**Required action:** Search the data for the string "inverters" and copy each line where it turns up.

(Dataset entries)
-- Opening Marker --
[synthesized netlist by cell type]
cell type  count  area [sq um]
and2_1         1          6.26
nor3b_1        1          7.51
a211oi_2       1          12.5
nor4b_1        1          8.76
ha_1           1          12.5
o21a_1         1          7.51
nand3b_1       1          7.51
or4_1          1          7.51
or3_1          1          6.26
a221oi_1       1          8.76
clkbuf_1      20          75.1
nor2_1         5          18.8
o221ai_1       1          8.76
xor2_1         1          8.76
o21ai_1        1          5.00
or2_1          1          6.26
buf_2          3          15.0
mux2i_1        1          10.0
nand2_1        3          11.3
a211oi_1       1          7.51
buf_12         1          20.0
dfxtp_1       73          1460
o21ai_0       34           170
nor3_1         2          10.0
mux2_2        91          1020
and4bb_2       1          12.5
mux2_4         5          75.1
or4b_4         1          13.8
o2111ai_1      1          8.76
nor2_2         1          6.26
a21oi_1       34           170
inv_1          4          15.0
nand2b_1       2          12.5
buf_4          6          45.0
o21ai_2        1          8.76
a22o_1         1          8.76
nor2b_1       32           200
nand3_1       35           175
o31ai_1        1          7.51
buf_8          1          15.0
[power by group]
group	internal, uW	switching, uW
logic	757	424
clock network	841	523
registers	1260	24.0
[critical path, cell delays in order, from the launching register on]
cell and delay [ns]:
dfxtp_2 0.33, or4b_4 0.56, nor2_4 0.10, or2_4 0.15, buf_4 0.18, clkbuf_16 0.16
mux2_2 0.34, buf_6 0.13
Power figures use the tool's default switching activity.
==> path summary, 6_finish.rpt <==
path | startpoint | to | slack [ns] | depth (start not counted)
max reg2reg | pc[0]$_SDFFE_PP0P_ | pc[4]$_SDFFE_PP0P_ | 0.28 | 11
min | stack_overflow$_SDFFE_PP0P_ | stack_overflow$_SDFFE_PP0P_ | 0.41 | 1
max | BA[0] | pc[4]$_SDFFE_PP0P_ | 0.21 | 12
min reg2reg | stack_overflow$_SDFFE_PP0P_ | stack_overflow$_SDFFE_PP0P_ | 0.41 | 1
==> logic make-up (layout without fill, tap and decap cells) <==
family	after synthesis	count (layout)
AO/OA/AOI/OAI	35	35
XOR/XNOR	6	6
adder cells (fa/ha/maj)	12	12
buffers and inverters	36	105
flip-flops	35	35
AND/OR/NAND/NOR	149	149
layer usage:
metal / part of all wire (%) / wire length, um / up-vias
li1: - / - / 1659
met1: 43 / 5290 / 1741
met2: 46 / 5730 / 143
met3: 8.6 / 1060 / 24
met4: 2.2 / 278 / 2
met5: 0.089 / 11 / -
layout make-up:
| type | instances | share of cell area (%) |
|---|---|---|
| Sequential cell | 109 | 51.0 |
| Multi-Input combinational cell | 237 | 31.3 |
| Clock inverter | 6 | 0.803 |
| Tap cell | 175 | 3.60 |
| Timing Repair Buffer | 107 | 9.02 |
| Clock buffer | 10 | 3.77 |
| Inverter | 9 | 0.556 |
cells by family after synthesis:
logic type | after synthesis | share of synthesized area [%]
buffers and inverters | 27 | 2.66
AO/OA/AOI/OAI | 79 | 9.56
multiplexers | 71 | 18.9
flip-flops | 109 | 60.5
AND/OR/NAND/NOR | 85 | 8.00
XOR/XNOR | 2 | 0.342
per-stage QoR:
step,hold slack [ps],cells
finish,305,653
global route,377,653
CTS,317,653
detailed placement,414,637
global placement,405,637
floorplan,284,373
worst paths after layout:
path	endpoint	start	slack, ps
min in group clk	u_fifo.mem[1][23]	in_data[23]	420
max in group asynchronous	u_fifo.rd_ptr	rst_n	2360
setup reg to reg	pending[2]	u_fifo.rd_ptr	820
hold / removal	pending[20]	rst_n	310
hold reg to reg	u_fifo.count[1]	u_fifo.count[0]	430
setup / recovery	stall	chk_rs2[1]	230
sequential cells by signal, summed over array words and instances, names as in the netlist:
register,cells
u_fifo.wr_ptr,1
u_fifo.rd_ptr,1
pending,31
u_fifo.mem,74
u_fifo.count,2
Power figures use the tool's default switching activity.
File: config.mk
export PLATFORM = sky130hd
export DESIGN_NAME = mem_stage
export DESIGN_NICKNAME = d
export VERILOG_FILES = /design/src/rtl/mem_stage_pkg.sv /design/src/rtl/mem_stage_align.sv /design/src/rtl/mem_stage.sv
export SDC_FILE = /design/constraint.sdc
export NUM_CORES = 1
export LEC_CHECK = 0
export BUFFER_PORTS_ARGS = -buffer_cell sky130_fd_sc_hd__buf_2
export CAP_MARGIN = 20
export CELL_PAD_IN_SITES_DETAIL_PLACEMENT = 0
export CELL_PAD_IN_SITES_GLOBAL_PLACEMENT = 1
export CORE_UTILIZATION = 38
export DETAILED_ROUTE_END_ITERATION = 10
export HOLD_SLACK_MARGIN = 0.08
export PLACE_DENSITY_LB_ADDON = 0.1
export SYNTH_ARGS = -nofsm -noshare
export SYNTH_HDL_FRONTEND = slang
export SYNTH_SLANG_ARGS = --single-unit
File: constraint.sdc
create_clock -name clk_in -period 5.15 [get_ports clk_in]
set_clock_uncertainty 0.1 [all_clocks]
set_input_delay 1.03 -clock clk_in [delete_from_list [all_inputs] [get_ports clk_in]]
set_output_delay 1.03 -clock clk_in [all_outputs]
set_load 0.005 [all_outputs]
[config.mk]
export PLATFORM = sky130hd
export DESIGN_NAME = conf_reg_responder
export DESIGN_NICKNAME = d
export VERILOG_FILES = /design/src/rtl/conf_reg_responder.sv
export SDC_FILE = /design/constraint.sdc
export NUM_CORES = 1
export LEC_CHECK = 0
export BUFFER_PORTS_ARGS = -buffer_cell sky130_fd_sc_hd__buf_4
export CELL_PAD_IN_SITES_DETAIL_PLACEMENT = 1
export CELL_PAD_IN_SITES_GLOBAL_PLACEMENT = 1
export CORE_ASPECT_RATIO = 1.1
export CORE_MARGIN = 4
export CORE_UTILIZATION = 52
export CTS_CLUSTER_DIAMETER = 120
export DETAILED_ROUTE_END_ITERATION = 10
export GPL_TIMING_DRIVEN = 0
export PLACE_DENSITY = 0.77
export SYNTH_ARGS = -nofsm -noshare
export SYNTH_HDL_FRONTEND = slang
export SYNTH_SLANG_ARGS = --single-unit
[constraint.sdc]
create_clock -name clk -period 5.4 [get_ports clk]
set_clock_uncertainty 0.1 [all_clocks]
set_input_delay 0.54 -clock clk [delete_from_list [all_inputs] [get_ports clk]]
set_output_delay 0.54 -clock clk [all_outputs]
set_load 0.005 [all_outputs]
-- Closing Marker --
**Answer to the exercise:**
buffers and inverters	36	105
buffers and inverters | 27 | 2.66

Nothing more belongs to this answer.